AIM OF THE EXERCISE: Which lines run from the one containing "HPWL | 13600 um |" to the end of the entries? Quote them exactly, and nothing else.
------------------------------
What follows belongs to an exercise in optimizing a design on an open flow for small area; a production flow would make more cautious choices.
Only simulation tests tie the RTL to the original design; equivalence was not proved.
Power is estimated from default activity; no workload was simulated.

`run.sh`:
```
#!/bin/bash
# synth_recipe.tcl (not shown) runs the flow's synth.tcl, then flattens the netlist and writes it again
# the make line also repeats each setting of config.mk as NAME=value (left out here)
make -C /OpenROAD-flow-scripts/flow DESIGN_CONFIG=/design/flow/config.mk WORK_HOME=/design/flow/orfs CLKGATE_MAP_FILE= SYNTH_SCRIPT=/design/flow/synth_recipe.tcl finish
```
`config.mk`:
```
export PLATFORM = sky130hd
export DESIGN_NAME = pongproject
export DESIGN_NICKNAME = pongproject
export VERILOG_FILES = /design/flow/design.v
export SDC_FILE = /design/flow/constraint.sdc
export NUM_CORES = 4
export LEC_CHECK = 0
export CAP_MARGIN = 20
export CORE_MARGIN = 2
export CORE_UTILIZATION = 70
export SLEW_MARGIN = 20
```
`constraint.sdc`:
```
create_clock -name core_clock -period 10.0 [get_ports {clk}]
set_input_delay 2.0000 -clock core_clock [delete_from_list [all_inputs] [get_ports {clk}]]
set_output_delay 2.0000 -clock core_clock [all_outputs]
set_load 0.01 [all_outputs]
```
`design.v`:
```
module pongproject(clk, reset,
	ready_button,
	right, left,
	ovga_clk, ovga_r, ovga_g, ovga_b,
	ovga_hs, ovga_vs, ovga_sync_n, ovga_blank_n);
	input clk, reset;
	input ready_button;
	input right, left;
	output ovga_clk;
	output [7:0] ovga_r, ovga_g, ovga_b;
	output ovga_hs, ovga_vs;
	output ovga_sync_n;
	output ovga_blank_n;
	reg clk25;
	reg [9:0] px, py;
	wire ce = ~clk25;
	wire hend = px[9] & px[8] & (&px[4:0]);       
	wire vend = py[9] & py[3] & py[2];            
	always @(posedge clk or posedge reset)
		if (reset) clk25 <= 1'b0;
		else clk25 <= ~clk25;
	always @(posedge clk or posedge reset)
		if (reset) begin
			px <= 10'd799;
			py <= 10'd524;
		end else if (ce) begin
			px <= hend ? 10'd0 : px + 10'd1;
			if (hend) py <= vend ? 10'd0 : py + 10'd1;
		end
	wire hs = ~((px >= 10'd659) & (px <= 10'd755));
	wire vs = ~((py == 10'd493) | (py == 10'd494));
	reg [9:0] gc;
	wire tick = (gc == 10'b1000111000);
	always @(posedge clk or posedge reset)
		if (reset) gc <= 10'b0000111000;
		else gc <= {gc[8:0], gc[9] ^ gc[6] ^ tick};
	reg p, q1, q0;
	reg lsig, rsig;
	wire init = q0;             
	wire run  = p & ~q0;        
	wire dead;
	always @(posedge clk or posedge reset)
		if (reset) begin
			p <= 1'b0; q1 <= 1'b0; q0 <= 1'b0;
			lsig <= 1'b0; rsig <= 1'b0;
		end else begin
			p  <= q0 | (p & ~q1);
			q0 <= ~p & (q0 | (~q1 & ready_button));
			q1 <= p & (q1 | dead);
			lsig <= p & ~q1 & left;
			rsig <= p & ~q1 & ~left & right;
		end
	reg [8:0] bx, by;           
	reg vxd, vyd;
	reg [8:0] plh;              
	reg [9:0] ax;               
	wire [9:0] plx = {plh, 1'b0};
	wire move = tick & run;
	wire pick_pl = tick & vyd;
	wire [9:0] ysel = pick_pl ? plx : ax;
	wire [10:0] db = {2'b10, bx} - {1'b0, ysel};
	wire hit_x = (db >= 11'd1015) & (db <= 11'd1083);
	wire far_l = (db <= 11'd1013);
	wire far_r = (db >= 11'd1085);
	wire hit_pl = hit_x & (by >= 9'd439) & (by <= 9'd459);
	wire hit_ai = hit_x & (by >= 9'd22) & (by <= 9'd41);
	wire bot = (by >= 9'd469);
	wire top = (by <= 9'd1);
	assign dead = move & (vyd ? bot : top);
	always @(posedge clk or posedge reset)
		if (reset) begin
			bx <= 9'd315; by <= 9'd430; vxd <= 1'b0; vyd <= 1'b0;
		end else if (init) begin
			bx <= 9'd315; by <= 9'd430; vxd <= 1'b1; vyd <= 1'b1;
		end else if (move) begin
			if (vyd) begin
				if (bot | hit_pl) vyd <= 1'b0;
				else by <= by + 9'd1;
			end else begin
				if (top | hit_ai) vyd <= 1'b1;
				else by <= by - 9'd1;
			end
			if (vxd) begin
				if (bx >= 9'd479) vxd <= 1'b0;
				else bx <= bx + 9'd1;
			end else begin
				if (bx <= 9'd1) vxd <= 1'b1;
				else bx <= bx - 9'd1;
			end
		end
	always @(posedge clk or posedge reset)
		if (reset) plh <= 9'd145;
		else if (init) plh <= 9'd145;
		else if (tick & lsig) plh <= (plh <= 9'd5) ? 9'd0 : plh - 9'd5;
		else if (tick & rsig) plh <= (plh >= 9'd285) ? 9'd290 : plh + 9'd5;
	always @(posedge clk or posedge reset)
		if (reset) ax <= 10'd290;
		else if (init) ax <= 10'd290;
		else if (run & ~tick) begin
			if (far_l) ax <= {1'b0, bx} - 10'd30;
			else if (far_r) ax <= {1'b0, bx} + 10'd30;
			else if (ax <= 10'd20) ax <= 10'd0;
		end
	wire pl_row = (py >= 10'd450) & (py < 10'd460);
	wire ai_row = (py >= 10'd30) & (py <= 10'd40);
	wire [9:0] xrow = py[8] ? plx : ax;
	wire [10:0] dpx = {1'b0, px} - {1'b0, xrow};
	wire in_pl = pl_row & ~dpx[10] & (dpx[9:0] <= 10'd59) & ~(ce & (px == 10'd639));
	wire in_ai = ai_row & ~dpx[10] & (dpx[9:0] <= 10'd60);
	wire [9:0] pbx = px - {1'b0, bx};
	wire [9:0] pby = py - {1'b0, by};
	wire in_bx = (px >= {1'b0, bx}) & (pbx < 10'd10) & (py >= {1'b0, by}) & (pby < 10'd10);
	wire edge_row = (pby == 10'd0) | (pby == 10'd9);
	wire near_row = (pby == 10'd1) | (pby == 10'd2) | (pby == 10'd7) | (pby == 10'd8);
	wire shape = edge_row ? (pbx >= 10'd3 && pbx < 10'd7) :
	             near_row ? (pbx >= 10'd1 && pbx < 10'd9) : 1'b1;
	wire in_ball = in_bx & shape;
	reg [1:0] c;
	always @(posedge clk or posedge reset)
		if (reset) c <= 2'b00;
		else if (~p) c <= 2'b00;
		else if (in_pl) c <= 2'b01;
		else if (in_ai) c <= 2'b10;
		else if (in_ball) c <= 2'b11;
		else c <= 2'b00;
	wire b_on = c[1] | c[0];
	assign ovga_r = {{4{c[1]}}, {4{c[1] & c[0]}}};
	assign ovga_g = {{4{c[0]}}, {4{c[0] & ~c[1]}}};
	assign ovga_b = {8{b_on}};
	assign ovga_clk = ce;
	assign ovga_hs = hs;
	assign ovga_vs = vs;
	assign ovga_sync_n = 1'b0;
	assign ovga_blank_n = hs & vs;
endmodule
```
==> metrics.md <==
| Metric | Value |
|---|---|
| Outcome | complete, no violations |
| Number of synthesized flops with an enable pin | 0 |
| Placer's final routability congestion estimate | 0.938 |
| Antenna viol nets, final | 0 |
| DR iter-0 viols | 667 |
| Synth cell types | 87 |
| Synth Flop Type | dfrtp_1 |
| Part of the power in registers | roughly a third |
| Initial antenna violation count | 0 |
| Rel. slew slack | 48.1% |
| Synthesized flop and latch total | 77 |
| Max_cap viols | 0 |
| Synth Warn # | 1 |
| Final hold viol count | 0 |
| Vias | 6738 |
| Worst Path Arrival | approximately 5.7 ns |
| Tcrit/Tclk final | 53.9% |
| Share of post-route cells with drive strength above 1 | 8.21% |
| Pwr dens | about 140 nW/um2 |
| Crit path required time | ~10 ns |
| I/O Pins | 34 |
| PnR worst setup slack | approximately 4.6 ns |
| IO buf count | 32 |
| Post-CTS Setup Inserts | 0 |
| Initial Utilization | 71.0% |
| Global-route wire length before repair | 30400 um |
| Routed vias/inst | 6.73 |
| CTS tree | built |
| Vias in the first global route | 6316 |
| CTS buffer count | 9 |
| Async set-reset flop share out of synthesis | 100% |
| Die height | around 110 um |
| WS Path Type | register to register |
| CP Launch Type | register |
| Register area share after synthesis | 27.2% |
| Synthesized Nets | 940 |
| DR WL/cell | 18.3 um |
| Post-Syn Instances | 875 |
| Crit Path Max Fanout | 12 |
| Clock Power Share | 21.8% |
| Cts repair resizes | 0 |
| Clk pin slew, worst setup/hold paths | 0.09 ns |
| P_int | 0.626 mW |
| # diodes | 0 |
| DIE WIDTH | approximately 110 um |
| Fin area | 7610 um2 |
| Tot GR Track Use | 33.5% |
| H-tree levels | 3 |
| Sink Count | 77 |
| Hold WC Path Type | register to register |
| Core Box Area | around 10000 um2 |
| CTS hold repair buffers | 0 |
| Peak VDD IR | 0.000141 V |
| Sum Neg Setup Slack | 0 ns |
| CTS root buf | clkbuf_8 |
| Detailed Routing Iterations Pass 1 | 8 |
| Pre-CTS setup slack | around 4.7 ns |
| Final nets | around 930 |
| Crit. End Element | register |
| Final setup violation count | 0 |
| Post-Syn Area | roughly 7200 um2 |
| Final worst clock skew | 0.00804 ns |
| Final Max Slew Viols | 0 |
| Worst-margin pin slew | between 0.7 and 0.8 ns |
| Final min period | between 5 and 6 ns |
| Row cnt | 37 |
| Syn_area_per_cell | about 8.3 um2 |
| RSZ-0062 raised after global routing | no |
| Placed Area | 7420 um2 |
| Grt ovf | 0 |
| P&R area growth vs syn | 5.26% |
| Leak | approximately 3.2 nW |
| Longest Clk Path Bufs | 2 |
| Switch Pwr | 0.458 mW |
| Switching part of the total | 42.2% |
| Drt total wl | 18300 um |
| Gate power share | 44.9% |
| Drt drc | 0 |
| Skew-Pair Late Insertion Delay | 0.38 ns |
| DP HPWL | 13600 um |
| Largest net degree at the start of global routing | 55 |
| Peak Freq | 185 MHz |
| Die area | 11200 um2 |
==> cell usage after synthesis (4+ instances only) <==
| master | count | share of area [%] |
|---|---|---|
| fa_1 | 4 | 1.1 |
| a31oi_1 | 14 | 1.2 |
| a22o_1 | 9 | 1.1 |
| or2_2 | 5 | 0.43 |
| and3_1 | 12 | 1.0 |
| and2_1 | 9 | 0.78 |
| o21a_1 | 10 | 1.0 |
| inv_1 | 53 | 2.8 |
| xnor2_1 | 30 | 3.6 |
| xor2_1 | 14 | 1.7 |
| nor3b_1 | 4 | 0.42 |
| mux2_2 | 5 | 0.78 |
| ha_1 | 56 | 9.7 |
| o21ai_0 | 60 | 4.2 |
| nand2b_1 | 15 | 1.3 |
| or3_1 | 7 | 0.61 |
| a21oi_1 | 49 | 3.4 |
| nand3_1 | 17 | 1.2 |
| o31ai_1 | 7 | 0.73 |
| a211oi_1 | 6 | 0.62 |
| o2111ai_1 | 8 | 0.97 |
| o22ai_1 | 5 | 0.43 |
| clkbuf_1 | 34 | 1.8 |
| a21boi_0 | 4 | 0.42 |
| dfstp_2 | 31 | 11 |
| buf_4 | 21 | 2.2 |
| nand2_1 | 58 | 3.0 |
| nand4_1 | 14 | 1.2 |
| o221ai_1 | 4 | 0.48 |
| nor2_1 | 76 | 3.9 |
| a21o_1 | 12 | 1.2 |
| a32oi_1 | 4 | 0.48 |
| dfrtp_1 | 46 | 16 |
| nor2b_1 | 16 | 1.4 |
| a221oi_1 | 4 | 0.48 |
| o211ai_1 | 4 | 0.42 |
| a221o_1 | 5 | 0.69 |
| mux2i_1 | 27 | 3.7 |
| nor4_1 | 9 | 0.78 |
| nor3_1 | 31 | 2.1 |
------------------------------
RESULT:
| DP HPWL | 13600 um |
| Largest net degree at the start of global routing | 55 |
| Peak Freq | 185 MHz |
| Die area | 11200 um2 |
==> cell usage after synthesis (4+ instances only) <==
| master | count | share of area [%] |
|---|---|---|
| fa_1 | 4 | 1.1 |
| a31oi_1 | 14 | 1.2 |
| a22o_1 | 9 | 1.1 |
| or2_2 | 5 | 0.43 |
| and3_1 | 12 | 1.0 |
| and2_1 | 9 | 0.78 |
| o21a_1 | 10 | 1.0 |
| inv_1 | 53 | 2.8 |
| xnor2_1 | 30 | 3.6 |
| xor2_1 | 14 | 1.7 |
| nor3b_1 | 4 | 0.42 |
| mux2_2 | 5 | 0.78 |
| ha_1 | 56 | 9.7 |
| o21ai_0 | 60 | 4.2 |
| nand2b_1 | 15 | 1.3 |
| or3_1 | 7 | 0.61 |
| a21oi_1 | 49 | 3.4 |
| nand3_1 | 17 | 1.2 |
| o31ai_1 | 7 | 0.73 |
| a211oi_1 | 6 | 0.62 |
| o2111ai_1 | 8 | 0.97 |
| o22ai_1 | 5 | 0.43 |
| clkbuf_1 | 34 | 1.8 |
| a21boi_0 | 4 | 0.42 |
| dfstp_2 | 31 | 11 |
| buf_4 | 21 | 2.2 |
| nand2_1 | 58 | 3.0 |
| nand4_1 | 14 | 1.2 |
| o221ai_1 | 4 | 0.48 |
| nor2_1 | 76 | 3.9 |
| a21o_1 | 12 | 1.2 |
| a32oi_1 | 4 | 0.48 |
| dfrtp_1 | 46 | 16 |
| nor2b_1 | 16 | 1.4 |
| a221oi_1 | 4 | 0.48 |
| o211ai_1 | 4 | 0.42 |
| a221o_1 | 5 | 0.69 |
| mux2i_1 | 27 | 3.7 |
| nor4_1 | 9 | 0.78 |
| nor3_1 | 31 | 2.1 |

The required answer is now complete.